SOURCE DATA below:

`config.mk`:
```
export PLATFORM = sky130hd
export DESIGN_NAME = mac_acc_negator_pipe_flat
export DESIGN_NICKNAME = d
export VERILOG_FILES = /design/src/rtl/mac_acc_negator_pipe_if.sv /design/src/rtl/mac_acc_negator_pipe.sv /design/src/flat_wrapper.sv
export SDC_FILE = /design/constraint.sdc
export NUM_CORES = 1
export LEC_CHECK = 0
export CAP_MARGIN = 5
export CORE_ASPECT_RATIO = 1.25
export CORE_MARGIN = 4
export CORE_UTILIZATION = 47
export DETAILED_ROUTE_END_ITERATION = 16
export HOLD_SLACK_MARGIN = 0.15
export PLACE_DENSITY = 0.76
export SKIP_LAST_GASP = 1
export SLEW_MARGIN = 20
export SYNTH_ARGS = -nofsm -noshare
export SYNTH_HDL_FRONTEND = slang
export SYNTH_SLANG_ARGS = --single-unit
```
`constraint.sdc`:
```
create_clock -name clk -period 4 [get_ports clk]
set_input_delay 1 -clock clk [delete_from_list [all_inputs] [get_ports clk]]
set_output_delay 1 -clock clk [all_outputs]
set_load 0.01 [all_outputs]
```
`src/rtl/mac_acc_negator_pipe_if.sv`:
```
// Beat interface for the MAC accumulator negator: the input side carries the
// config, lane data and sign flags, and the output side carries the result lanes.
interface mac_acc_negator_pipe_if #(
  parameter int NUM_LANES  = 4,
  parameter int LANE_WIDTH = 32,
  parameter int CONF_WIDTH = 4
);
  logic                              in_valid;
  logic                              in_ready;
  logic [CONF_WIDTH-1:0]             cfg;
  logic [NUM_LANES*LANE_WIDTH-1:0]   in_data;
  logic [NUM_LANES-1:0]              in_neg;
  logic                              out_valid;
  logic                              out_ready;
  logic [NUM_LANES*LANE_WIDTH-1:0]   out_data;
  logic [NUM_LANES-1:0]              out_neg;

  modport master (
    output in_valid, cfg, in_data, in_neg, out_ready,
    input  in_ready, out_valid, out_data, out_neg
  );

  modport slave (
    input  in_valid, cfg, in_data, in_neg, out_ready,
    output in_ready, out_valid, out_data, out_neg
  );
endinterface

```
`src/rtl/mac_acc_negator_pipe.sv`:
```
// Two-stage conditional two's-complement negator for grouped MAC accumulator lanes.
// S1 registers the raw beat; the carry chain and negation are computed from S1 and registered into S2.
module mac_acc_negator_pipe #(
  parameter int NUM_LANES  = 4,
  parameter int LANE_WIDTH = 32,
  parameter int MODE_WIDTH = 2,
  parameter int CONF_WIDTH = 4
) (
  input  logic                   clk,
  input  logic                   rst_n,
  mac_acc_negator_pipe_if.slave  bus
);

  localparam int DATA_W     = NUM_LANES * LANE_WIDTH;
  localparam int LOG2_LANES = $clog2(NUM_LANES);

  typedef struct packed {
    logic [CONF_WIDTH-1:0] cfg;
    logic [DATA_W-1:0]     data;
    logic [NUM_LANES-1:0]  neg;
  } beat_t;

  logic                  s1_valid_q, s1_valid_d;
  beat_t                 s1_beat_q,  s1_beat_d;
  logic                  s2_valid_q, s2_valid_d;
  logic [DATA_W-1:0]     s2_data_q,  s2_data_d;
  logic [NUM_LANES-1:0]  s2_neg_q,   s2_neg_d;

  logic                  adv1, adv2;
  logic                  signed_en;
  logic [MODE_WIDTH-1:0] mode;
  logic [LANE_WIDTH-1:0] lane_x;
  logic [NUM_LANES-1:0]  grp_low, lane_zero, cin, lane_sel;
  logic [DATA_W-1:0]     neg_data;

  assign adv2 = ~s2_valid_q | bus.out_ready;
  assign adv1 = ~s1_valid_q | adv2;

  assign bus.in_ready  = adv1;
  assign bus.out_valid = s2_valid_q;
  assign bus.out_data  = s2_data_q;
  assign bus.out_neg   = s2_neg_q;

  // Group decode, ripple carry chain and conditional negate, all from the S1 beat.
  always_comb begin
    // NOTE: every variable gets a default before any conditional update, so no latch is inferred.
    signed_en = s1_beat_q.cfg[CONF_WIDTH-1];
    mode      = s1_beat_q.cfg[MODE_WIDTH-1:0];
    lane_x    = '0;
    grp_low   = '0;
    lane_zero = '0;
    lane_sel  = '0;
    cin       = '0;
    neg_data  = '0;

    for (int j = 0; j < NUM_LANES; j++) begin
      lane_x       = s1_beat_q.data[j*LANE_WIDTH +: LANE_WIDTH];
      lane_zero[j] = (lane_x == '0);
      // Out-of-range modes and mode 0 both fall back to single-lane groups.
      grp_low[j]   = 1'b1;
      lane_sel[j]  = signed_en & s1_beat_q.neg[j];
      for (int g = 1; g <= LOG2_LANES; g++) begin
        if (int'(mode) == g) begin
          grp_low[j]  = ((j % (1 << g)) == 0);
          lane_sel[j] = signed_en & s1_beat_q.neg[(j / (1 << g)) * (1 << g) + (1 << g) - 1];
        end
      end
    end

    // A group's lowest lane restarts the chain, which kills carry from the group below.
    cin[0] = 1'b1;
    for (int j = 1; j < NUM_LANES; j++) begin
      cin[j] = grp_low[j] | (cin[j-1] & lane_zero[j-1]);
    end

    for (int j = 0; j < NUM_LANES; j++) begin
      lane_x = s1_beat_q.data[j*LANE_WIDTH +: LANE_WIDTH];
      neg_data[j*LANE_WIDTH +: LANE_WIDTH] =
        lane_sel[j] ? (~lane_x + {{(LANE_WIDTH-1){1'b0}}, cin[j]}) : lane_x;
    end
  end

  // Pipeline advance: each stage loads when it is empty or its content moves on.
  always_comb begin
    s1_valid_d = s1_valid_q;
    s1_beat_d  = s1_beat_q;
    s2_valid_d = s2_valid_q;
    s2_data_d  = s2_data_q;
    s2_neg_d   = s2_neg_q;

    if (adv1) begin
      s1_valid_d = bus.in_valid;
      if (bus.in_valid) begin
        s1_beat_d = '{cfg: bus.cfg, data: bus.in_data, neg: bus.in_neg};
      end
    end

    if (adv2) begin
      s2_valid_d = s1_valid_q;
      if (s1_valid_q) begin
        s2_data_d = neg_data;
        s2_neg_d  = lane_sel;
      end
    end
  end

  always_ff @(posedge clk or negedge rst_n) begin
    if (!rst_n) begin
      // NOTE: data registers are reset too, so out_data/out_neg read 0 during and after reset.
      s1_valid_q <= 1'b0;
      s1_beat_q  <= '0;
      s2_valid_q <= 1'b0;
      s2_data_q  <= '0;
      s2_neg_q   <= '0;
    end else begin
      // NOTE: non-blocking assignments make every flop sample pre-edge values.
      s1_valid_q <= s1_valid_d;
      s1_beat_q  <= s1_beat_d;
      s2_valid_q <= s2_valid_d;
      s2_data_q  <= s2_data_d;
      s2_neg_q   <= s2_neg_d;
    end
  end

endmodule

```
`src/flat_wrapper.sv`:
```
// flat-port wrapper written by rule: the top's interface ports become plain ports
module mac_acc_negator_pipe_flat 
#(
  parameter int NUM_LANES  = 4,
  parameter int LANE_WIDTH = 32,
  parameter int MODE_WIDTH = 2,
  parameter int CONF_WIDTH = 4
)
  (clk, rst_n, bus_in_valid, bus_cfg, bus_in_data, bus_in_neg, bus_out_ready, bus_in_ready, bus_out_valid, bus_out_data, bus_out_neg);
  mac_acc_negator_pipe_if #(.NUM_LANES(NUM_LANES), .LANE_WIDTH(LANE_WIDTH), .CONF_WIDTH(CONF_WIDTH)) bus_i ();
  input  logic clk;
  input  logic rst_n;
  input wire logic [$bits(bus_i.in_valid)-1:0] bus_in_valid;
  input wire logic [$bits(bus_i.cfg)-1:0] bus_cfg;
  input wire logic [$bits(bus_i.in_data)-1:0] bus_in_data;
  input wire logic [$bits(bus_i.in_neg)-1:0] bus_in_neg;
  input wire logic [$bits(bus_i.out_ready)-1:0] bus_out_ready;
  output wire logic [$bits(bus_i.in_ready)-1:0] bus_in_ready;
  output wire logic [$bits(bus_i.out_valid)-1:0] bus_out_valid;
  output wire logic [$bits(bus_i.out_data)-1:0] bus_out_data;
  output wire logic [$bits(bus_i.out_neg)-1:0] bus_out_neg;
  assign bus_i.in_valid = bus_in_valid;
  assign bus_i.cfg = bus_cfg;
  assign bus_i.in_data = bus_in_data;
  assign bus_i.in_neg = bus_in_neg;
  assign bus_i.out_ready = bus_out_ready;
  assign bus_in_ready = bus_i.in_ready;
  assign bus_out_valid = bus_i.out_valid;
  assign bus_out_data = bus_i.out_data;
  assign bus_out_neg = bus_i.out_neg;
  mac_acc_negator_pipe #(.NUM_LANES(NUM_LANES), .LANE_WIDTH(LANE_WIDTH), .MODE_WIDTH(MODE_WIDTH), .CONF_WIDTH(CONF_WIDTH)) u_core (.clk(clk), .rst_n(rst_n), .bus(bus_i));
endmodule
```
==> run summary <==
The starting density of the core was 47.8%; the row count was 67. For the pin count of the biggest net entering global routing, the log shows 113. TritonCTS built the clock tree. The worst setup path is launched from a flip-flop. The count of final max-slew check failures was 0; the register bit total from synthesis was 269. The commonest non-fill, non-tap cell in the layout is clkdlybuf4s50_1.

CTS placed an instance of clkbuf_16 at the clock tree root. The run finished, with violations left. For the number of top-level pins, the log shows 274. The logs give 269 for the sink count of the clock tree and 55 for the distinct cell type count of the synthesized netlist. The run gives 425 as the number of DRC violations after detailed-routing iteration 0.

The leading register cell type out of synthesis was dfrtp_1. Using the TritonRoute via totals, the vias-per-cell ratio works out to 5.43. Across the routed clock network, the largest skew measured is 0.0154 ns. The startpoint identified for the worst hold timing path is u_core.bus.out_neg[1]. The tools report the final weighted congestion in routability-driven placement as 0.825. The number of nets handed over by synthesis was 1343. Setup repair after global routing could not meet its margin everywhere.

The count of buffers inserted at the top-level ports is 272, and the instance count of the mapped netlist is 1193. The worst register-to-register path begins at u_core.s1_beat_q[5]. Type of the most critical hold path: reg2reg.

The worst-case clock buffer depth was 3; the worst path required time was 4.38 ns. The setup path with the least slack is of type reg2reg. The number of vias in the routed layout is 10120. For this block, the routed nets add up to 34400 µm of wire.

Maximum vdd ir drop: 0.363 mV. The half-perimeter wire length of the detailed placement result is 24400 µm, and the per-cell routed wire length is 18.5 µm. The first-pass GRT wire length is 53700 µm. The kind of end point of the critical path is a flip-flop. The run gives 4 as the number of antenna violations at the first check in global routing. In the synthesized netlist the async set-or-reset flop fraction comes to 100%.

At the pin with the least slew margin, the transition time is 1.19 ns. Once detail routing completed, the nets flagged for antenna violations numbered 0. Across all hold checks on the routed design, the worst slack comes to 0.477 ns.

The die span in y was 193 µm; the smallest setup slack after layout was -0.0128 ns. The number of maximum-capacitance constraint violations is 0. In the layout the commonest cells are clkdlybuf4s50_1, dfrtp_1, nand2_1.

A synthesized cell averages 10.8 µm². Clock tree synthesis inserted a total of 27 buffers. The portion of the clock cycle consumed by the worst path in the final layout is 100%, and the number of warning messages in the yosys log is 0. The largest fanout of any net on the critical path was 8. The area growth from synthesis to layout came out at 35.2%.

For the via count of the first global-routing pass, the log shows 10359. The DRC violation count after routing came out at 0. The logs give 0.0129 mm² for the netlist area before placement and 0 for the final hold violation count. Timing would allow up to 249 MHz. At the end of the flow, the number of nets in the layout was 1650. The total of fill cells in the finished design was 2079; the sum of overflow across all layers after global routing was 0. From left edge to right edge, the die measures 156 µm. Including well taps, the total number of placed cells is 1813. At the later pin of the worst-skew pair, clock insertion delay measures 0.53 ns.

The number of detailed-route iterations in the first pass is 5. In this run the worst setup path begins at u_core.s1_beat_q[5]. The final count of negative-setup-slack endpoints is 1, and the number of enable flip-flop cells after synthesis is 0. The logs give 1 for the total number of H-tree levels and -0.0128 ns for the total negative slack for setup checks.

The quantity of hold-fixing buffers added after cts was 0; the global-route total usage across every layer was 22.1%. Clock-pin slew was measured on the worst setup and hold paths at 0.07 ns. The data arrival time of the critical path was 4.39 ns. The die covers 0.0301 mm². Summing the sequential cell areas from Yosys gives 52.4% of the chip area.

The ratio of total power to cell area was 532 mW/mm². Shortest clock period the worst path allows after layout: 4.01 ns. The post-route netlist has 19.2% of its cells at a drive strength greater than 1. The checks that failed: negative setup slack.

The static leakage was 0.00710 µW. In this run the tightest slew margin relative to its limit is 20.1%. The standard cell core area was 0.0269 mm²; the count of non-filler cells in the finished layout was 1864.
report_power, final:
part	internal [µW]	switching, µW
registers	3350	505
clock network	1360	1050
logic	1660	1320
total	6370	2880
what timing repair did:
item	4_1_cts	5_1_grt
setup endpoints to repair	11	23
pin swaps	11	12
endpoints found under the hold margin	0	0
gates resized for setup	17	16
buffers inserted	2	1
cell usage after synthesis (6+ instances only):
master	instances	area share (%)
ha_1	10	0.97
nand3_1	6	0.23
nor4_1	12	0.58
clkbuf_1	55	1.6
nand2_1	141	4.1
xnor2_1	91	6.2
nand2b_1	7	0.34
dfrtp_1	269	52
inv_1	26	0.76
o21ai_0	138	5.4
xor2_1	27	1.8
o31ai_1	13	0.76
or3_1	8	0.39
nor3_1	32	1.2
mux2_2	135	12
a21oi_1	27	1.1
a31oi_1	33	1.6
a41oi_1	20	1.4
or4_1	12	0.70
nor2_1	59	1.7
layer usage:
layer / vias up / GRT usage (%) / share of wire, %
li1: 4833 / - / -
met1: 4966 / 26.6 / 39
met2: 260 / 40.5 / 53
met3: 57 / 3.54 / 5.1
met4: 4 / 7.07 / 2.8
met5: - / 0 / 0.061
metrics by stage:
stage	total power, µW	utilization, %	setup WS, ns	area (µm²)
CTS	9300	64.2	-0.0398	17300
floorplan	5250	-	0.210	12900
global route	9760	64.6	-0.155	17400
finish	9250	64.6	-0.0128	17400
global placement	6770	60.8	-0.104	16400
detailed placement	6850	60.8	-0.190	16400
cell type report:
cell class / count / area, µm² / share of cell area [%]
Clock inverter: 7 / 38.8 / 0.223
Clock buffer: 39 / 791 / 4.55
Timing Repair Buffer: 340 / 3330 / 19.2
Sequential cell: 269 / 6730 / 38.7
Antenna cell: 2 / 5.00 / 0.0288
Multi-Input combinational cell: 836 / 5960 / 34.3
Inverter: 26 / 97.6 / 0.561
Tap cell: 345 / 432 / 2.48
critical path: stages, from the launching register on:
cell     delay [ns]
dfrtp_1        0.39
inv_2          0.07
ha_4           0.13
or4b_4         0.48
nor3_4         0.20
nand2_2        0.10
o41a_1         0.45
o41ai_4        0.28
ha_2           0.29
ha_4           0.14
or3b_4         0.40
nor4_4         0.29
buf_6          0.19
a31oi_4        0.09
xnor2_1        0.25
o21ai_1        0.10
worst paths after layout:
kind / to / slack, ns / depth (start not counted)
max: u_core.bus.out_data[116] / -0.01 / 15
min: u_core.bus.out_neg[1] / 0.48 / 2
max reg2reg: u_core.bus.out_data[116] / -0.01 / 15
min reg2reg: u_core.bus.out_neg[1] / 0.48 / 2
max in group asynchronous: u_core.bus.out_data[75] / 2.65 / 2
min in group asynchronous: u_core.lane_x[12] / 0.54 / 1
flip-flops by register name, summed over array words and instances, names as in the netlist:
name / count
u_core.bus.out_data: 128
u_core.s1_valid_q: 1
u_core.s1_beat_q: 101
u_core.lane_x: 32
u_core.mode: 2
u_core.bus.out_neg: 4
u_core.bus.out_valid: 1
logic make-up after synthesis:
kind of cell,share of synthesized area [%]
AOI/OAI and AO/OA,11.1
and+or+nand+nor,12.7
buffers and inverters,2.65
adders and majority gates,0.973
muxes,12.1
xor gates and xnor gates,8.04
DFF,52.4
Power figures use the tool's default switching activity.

End of SOURCE DATA.

● EXERCISE DETAILS:
Look above for the line that contains "The die span". Starting there, transcribe every line exactly until you have copied the line that contains "A synthesized cell".

● ANSWER TO THE PROBLEM:
The die span in y was 193 µm; the smallest setup slack after layout was -0.0128 ns. The number of maximum-capacitance constraint violations is 0. In the layout the commonest cells are clkdlybuf4s50_1, dfrtp_1, nand2_1.

A synthesized cell averages 10.8 µm². Clock tree synthesis inserted a total of 27 buffers. The portion of the clock cycle consumed by the worst path in the final layout is 100%, and the number of warning messages in the yosys log is 0. The largest fanout of any net on the critical path was 8. The area growth from synthesis to layout came out at 35.2%.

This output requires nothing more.